[src/rtl/svga_timing_pkg.sv]
// Shared display-timing constants and helpers.
// Pixel generators reuse these to stay in step with svga_timing.
package svga_timing_pkg;

   localparam int unsigned DEF_H_ACTIVE = 800;
   localparam int unsigned DEF_H_FP     = 40;
   localparam int unsigned DEF_H_SYNC   = 128;
   localparam int unsigned DEF_H_BP     = 88;
   localparam int unsigned DEF_V_ACTIVE = 600;
   localparam int unsigned DEF_V_FP     = 1;
   localparam int unsigned DEF_V_SYNC   = 4;
   localparam int unsigned DEF_V_BP     = 23;

   localparam int unsigned HCOUNT_W = 11;
   localparam int unsigned VCOUNT_W = 10;

   function automatic int unsigned timing_total(input int unsigned active, input int unsigned fp,
                                                input int unsigned sync, input int unsigned bp);
      return active + fp + sync + bp;
   endfunction

   function automatic int unsigned sync_start(input int unsigned active, input int unsigned fp);
      return active + fp;
   endfunction

   function automatic int unsigned sync_end(input int unsigned active, input int unsigned fp,
                                            input int unsigned sync);
      return active + fp + sync;
   endfunction

   localparam int unsigned DEF_H_TOTAL = timing_total(DEF_H_ACTIVE, DEF_H_FP, DEF_H_SYNC, DEF_H_BP);
   localparam int unsigned DEF_V_TOTAL = timing_total(DEF_V_ACTIVE, DEF_V_FP, DEF_V_SYNC, DEF_V_BP);

endpackage
### config.mk
export PLATFORM = sky130hd
export DESIGN_NAME = twi_seq
export DESIGN_NICKNAME = d
export VERILOG_FILES = /design/src/rtl/twi_seq.sv
export SDC_FILE = /design/constraint.sdc
export NUM_CORES = 1
export LEC_CHECK = 0
export BUFFER_PORTS_ARGS = -buffer_cell sky130_fd_sc_hd__buf_2
export CORE_AREA = 2 2 86 88
export DETAILED_ROUTE_END_ITERATION = 6
export DIE_AREA = 0 0 88 90
export PLACE_DENSITY = 0.6
export SYNTH_ARGS = -nofsm -noshare
export SYNTH_HDL_FRONTEND = slang
export SYNTH_SLANG_ARGS = --single-unit
### constraint.sdc
create_clock -name clk -period 4.8 [get_ports clk]
set_input_delay 0.72 -clock clk [delete_from_list [all_inputs] [get_ports clk]]
set_output_delay 0.72 -clock clk [all_outputs]
set_load 0.1 [all_outputs]
**src/rtl/program_counter.sv**
```systemverilog
// program_counter -- fetch-address generator with BOOT/RUN/HALT control.
//
// Ports:
//   clk              single clock, rising-edge
//   rst              synchronous active-high reset (forces BOOT)
//   stall            hold pc, state and retired_count for the cycle
//   next_pc_src      00 = pc+4, 01 = pc+imm, 10 = (rs1_data+imm)&~1, 11 = pc+4
//   imm              sign-extended immediate from decode
//   rs1_data         rs1 value used by JALR
//   halt_req         ECALL/EBREAK in the current instruction
//   pc               current fetch address
//   pc_plus4         combinational pc+4 (link value)
//   fetch_valid      instruction at pc executes this cycle (RUN only)
//   halted           high in HALT
//   misaligned_fault sticky flag: a selected target was not word aligned
//   retired_count    number of completed instructions (wraps silently)
module program_counter #(
  parameter logic [31:0] RESET_PC = 32'h0000_0000
) (
  input  logic        clk,
  input  logic        rst,
  input  logic        stall,
  input  logic [1:0]  next_pc_src,
  input  logic [31:0] imm,
  input  logic [31:0] rs1_data,
  input  logic        halt_req,
  output logic [31:0] pc,
  output logic [31:0] pc_plus4,
  output logic        fetch_valid,
  output logic        halted,
  output logic        misaligned_fault,
  output logic [31:0] retired_count
);

  typedef enum logic [1:0] {
    BOOT = 2'd0,
    RUN  = 2'd1,
    HALT = 2'd2
  } state_t;

  state_t      state, state_nxt;
  logic [31:0] pc_nxt;
  logic [31:0] count_nxt;
  logic        fault_nxt;
  logic [31:0] target;
  logic        target_misaligned;

  assign pc_plus4 = pc + 32'd4;

  // Target selection; JALR clears bit0 so only bit1 can fault there.
  always_comb begin
    target = pc_plus4;
    unique case (next_pc_src)
      2'b01:   target = pc + imm;
      2'b10:   target = (rs1_data + imm) & 32'hFFFF_FFFE;
      default: target = pc_plus4;
    endcase
  end

  assign target_misaligned = (target[1:0] != 2'b00);

  // State and data registers.
  always_ff @(posedge clk) begin
    if (rst) begin
      state            <= BOOT;
      pc               <= RESET_PC;
      retired_count    <= '0;
      misaligned_fault <= 1'b0;
    end else begin
      state            <= state_nxt;
      pc               <= pc_nxt;
      retired_count    <= count_nxt;
      misaligned_fault <= fault_nxt;
    end
  end

  // Next-state logic: in RUN, priority is stall > halt_req > misaligned > advance.
  always_comb begin
    state_nxt = state;
    pc_nxt    = pc;
    count_nxt = retired_count;
    fault_nxt = misaligned_fault;
    unique case (state)
      BOOT: state_nxt = RUN;
      RUN: begin
        if (stall) begin
          state_nxt = RUN;
        end else if (halt_req) begin
          state_nxt = HALT;
          count_nxt = retired_count + 32'd1;
        end else if (target_misaligned) begin
          state_nxt = HALT;
          fault_nxt = 1'b1;
        end else begin
          pc_nxt    = target;
          count_nxt = retired_count + 32'd1;
        end
      end
      HALT:    state_nxt = HALT;
      default: state_nxt = BOOT;
    endcase
  end

  // Outputs decoded from state.
  always_comb begin
    fetch_valid = 1'b0;
    halted      = 1'b0;
    unique case (state)
      RUN:     fetch_valid = 1'b1;
      HALT:    halted      = 1'b1;
      default: ;
    endcase
  end

endmodule

```
**config.mk**
```make
export PLATFORM = sky130hd
export DESIGN_NAME = program_counter
export DESIGN_NICKNAME = d
export VERILOG_FILES = /design/src/rtl/program_counter.sv
export SDC_FILE = /design/constraint.sdc
export NUM_CORES = 1
export LEC_CHECK = 0
export CAP_MARGIN = 20
export CORE_MARGIN = 1
export CORE_UTILIZATION = 45
export CTS_BUF_LIST = sky130_fd_sc_hd__clkbuf_8
export DETAILED_ROUTE_END_ITERATION = 16
export GPL_ROUTABILITY_DRIVEN = 0
export PLACE_DENSITY = 0.73
export SLEW_MARGIN = 30
export SYNTH_ARGS = -nofsm -noshare
export SYNTH_HDL_FRONTEND = slang
export SYNTH_SLANG_ARGS = --single-unit
```
**constraint.sdc**
```tcl
create_clock -name clk -period 9.1 [get_ports clk]
set_clock_uncertainty 0.05 [all_clocks]
set_input_delay 1.365 -clock clk [delete_from_list [all_inputs] [get_ports clk]]
set_output_delay 1.365 -clock clk [all_outputs]
set_load 0.02 [all_outputs]
```
`src/rtl/mult_div_unit.sv`:
```
// Multi-cycle MULT/MULTU/DIV/DIVU unit with architectural HI/LO and pipeline stall.
// Optional macro MULDIV_FAST_MULT_EN: single-cycle combinational multiply; divides stay iterative.
module mult_div_unit #(
    parameter int WIDTH = 32,
    parameter int CNT_W = 6
) (
    input  logic             clock,
    input  logic             reset,
    input  logic             start,
    input  logic [1:0]       op,
    input  logic [WIDTH-1:0] operand_a,
    input  logic [WIDTH-1:0] operand_b,
    input  logic             cancel,
    input  logic             hi_we,
    input  logic             lo_we,
    input  logic [WIDTH-1:0] wd,
    output logic [WIDTH-1:0] hi,
    output logic [WIDTH-1:0] lo,
    output logic             busy,
    output logic             done,
    output logic             stall
);

    localparam logic [1:0] IDLE = 2'd0;
    localparam logic [1:0] RUN  = 2'd1;
    localparam logic [1:0] DONE = 2'd2;
    localparam logic [CNT_W-1:0] LAST = CNT_W'(WIDTH - 1);

    logic [1:0]       state;
    logic [CNT_W-1:0] counter;
    logic [WIDTH-1:0] acc, qreg, breg;
    logic             div_q, neg_a, neg_b;

    logic             in_signed;
    logic [WIDTH-1:0] abs_a, abs_b;
    assign in_signed = ~op[0];
    assign abs_a = (in_signed & operand_a[WIDTH-1]) ? -operand_a : operand_a;
    assign abs_b = (in_signed & operand_b[WIDTH-1]) ? -operand_b : operand_b;

    // Multiply step: acc:qreg is the running product, qreg[0] selects the add.
    logic [WIDTH:0]   msum;
    logic [WIDTH-1:0] m_acc_nx, m_q_nx;
    assign msum     = {1'b0, acc} + (qreg[0] ? {1'b0, breg} : '0);
    assign m_acc_nx = msum[WIDTH:1];
    assign m_q_nx   = {msum[0], qreg[WIDTH-1:1]};

    // Restoring divide step: acc is the partial remainder, qreg shifts dividend out / quotient in.
    logic [WIDTH:0]   rs, diff;
    logic [WIDTH-1:0] d_acc_nx, d_q_nx;
    assign rs       = {acc, qreg[WIDTH-1]};
    assign diff     = rs - {1'b0, breg};
    assign d_acc_nx = diff[WIDTH] ? rs[WIDTH-1:0] : diff[WIDTH-1:0];
    assign d_q_nx   = {qreg[WIDTH-2:0], ~diff[WIDTH]};

    logic [2*WIDTH-1:0] prod, prod_fix;
    logic [WIDTH-1:0]   quo_fix, rem_fix;
    assign prod     = {m_acc_nx, m_q_nx};
    assign prod_fix = (neg_a ^ neg_b) ? -prod : prod;
    assign quo_fix  = (neg_a ^ neg_b) ? -d_q_nx : d_q_nx;
    assign rem_fix  = neg_a ? -d_acc_nx : d_acc_nx;

`ifdef MULDIV_FAST_MULT_EN
    logic [2*WIDTH-1:0] fast_prod;
    assign fast_prod = {{WIDTH{in_signed & operand_a[WIDTH-1]}}, operand_a}
                     * {{WIDTH{in_signed & operand_b[WIDTH-1]}}, operand_b};
`endif

    always_ff @(posedge clock or posedge reset) begin
        if (reset) begin
            state   <= IDLE;
            counter <= '0;
            acc     <= '0;
            qreg    <= '0;
            breg    <= '0;
            div_q   <= 1'b0;
            neg_a   <= 1'b0;
            neg_b   <= 1'b0;
            hi      <= '0;
            lo      <= '0;
        end else begin
            case (state)
                IDLE: begin
                    if (hi_we) hi <= wd;
                    if (lo_we) lo <= wd;
                    if (!cancel && start) begin
                        acc     <= '0;
                        qreg    <= abs_a;
                        breg    <= abs_b;
                        div_q   <= op[1];
                        neg_a   <= in_signed & operand_a[WIDTH-1];
                        neg_b   <= in_signed & operand_b[WIDTH-1];
                        counter <= '0;
`ifdef MULDIV_FAST_MULT_EN
                        if (!op[1]) begin
                            {hi, lo} <= fast_prod;
                            state    <= DONE;
                        end else begin
                            state <= RUN;
                        end
`else
                        state <= RUN;
`endif
                    end
                end
                RUN: begin
                    if (cancel) begin
                        state <= IDLE;
                    end else begin
                        acc     <= div_q ? d_acc_nx : m_acc_nx;
                        qreg    <= div_q ? d_q_nx : m_q_nx;
                        counter <= counter + 1'b1;
                        if (counter == LAST) begin
                            if (div_q) begin
                                hi <= rem_fix;
                                lo <= (breg == '0) ? '1 : quo_fix;
                            end else begin
                                {hi, lo} <= prod_fix;
                            end
                            state <= DONE;
                        end
                    end
                end
                default: state <= IDLE;
            endcase
        end
    end

    assign busy  = (state != IDLE);
    assign done  = (state == DONE);
    assign stall = (state == RUN) | ((state == IDLE) & start);

endmodule

```
===== src/rtl/decode_stage_pkg.sv =====
// Shared instruction-set definitions for the decode stage: opcode constants
// and the opcode classification helpers used by decode, hazard detection
// and the verification model.
package decode_stage_pkg;

  localparam int unsigned OP_W = 6;

  // Opcode constants (command[31:26]).
  localparam logic [OP_W-1:0] INST_ADD  = 6'b000000;
  localparam logic [OP_W-1:0] INST_J    = 6'b000010;
  localparam logic [OP_W-1:0] INST_BEQ  = 6'b000100;
  localparam logic [OP_W-1:0] INST_BNE  = 6'b000101;
  localparam logic [OP_W-1:0] INST_FADD = 6'b011000;
  localparam logic [OP_W-1:0] INST_LW   = 6'b100011;
  localparam logic [OP_W-1:0] INST_FLW  = 6'b100111;
  localparam logic [OP_W-1:0] INST_SW   = 6'b101011;

  // Branches compare two registers, so their second source sits in [25:21].
  function automatic logic is_branch_inst(input logic [OP_W-1:0] op);
    return (op == INST_BEQ) || (op == INST_BNE);
  endfunction

  // Loads produce their result late; a dependent reader must wait one cycle.
  function automatic logic is_load_inst(input logic [OP_W-1:0] op);
    return (op == INST_LW) || (op == INST_FLW);
  endfunction

  // Destination register lives in the floating-point file.
  function automatic logic dst_is_fp(input logic [OP_W-1:0] op);
    return (op == INST_FLW) || (op == INST_FADD);
  endfunction

  // Destination register number: R-format (command[29:26]==0) uses [15:11],
  // every other format uses [25:21].
  function automatic logic [4:0] dst_field(input logic [31:0] command);
    return (command[29:26] == 4'b0000) ? command[15:11] : command[25:21];
  endfunction

endpackage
★ ★ ★
§ **What this task involves**
Which lines belong in the answer? Exactly those from the first line of the entries through the line holding "function automatic int unsigned timing_total(input", inclusive, copied unchanged.

§ **Response area**
[src/rtl/svga_timing_pkg.sv]
// Shared display-timing constants and helpers.
// Pixel generators reuse these to stay in step with svga_timing.
package svga_timing_pkg;

   localparam int unsigned DEF_H_ACTIVE = 800;
   localparam int unsigned DEF_H_FP     = 40;
   localparam int unsigned DEF_H_SYNC   = 128;
   localparam int unsigned DEF_H_BP     = 88;
   localparam int unsigned DEF_V_ACTIVE = 600;
   localparam int unsigned DEF_V_FP     = 1;
   localparam int unsigned DEF_V_SYNC   = 4;
   localparam int unsigned DEF_V_BP     = 23;

   localparam int unsigned HCOUNT_W = 11;
   localparam int unsigned VCOUNT_W = 10;

   function automatic int unsigned timing_total(input int unsigned active, input int unsigned fp,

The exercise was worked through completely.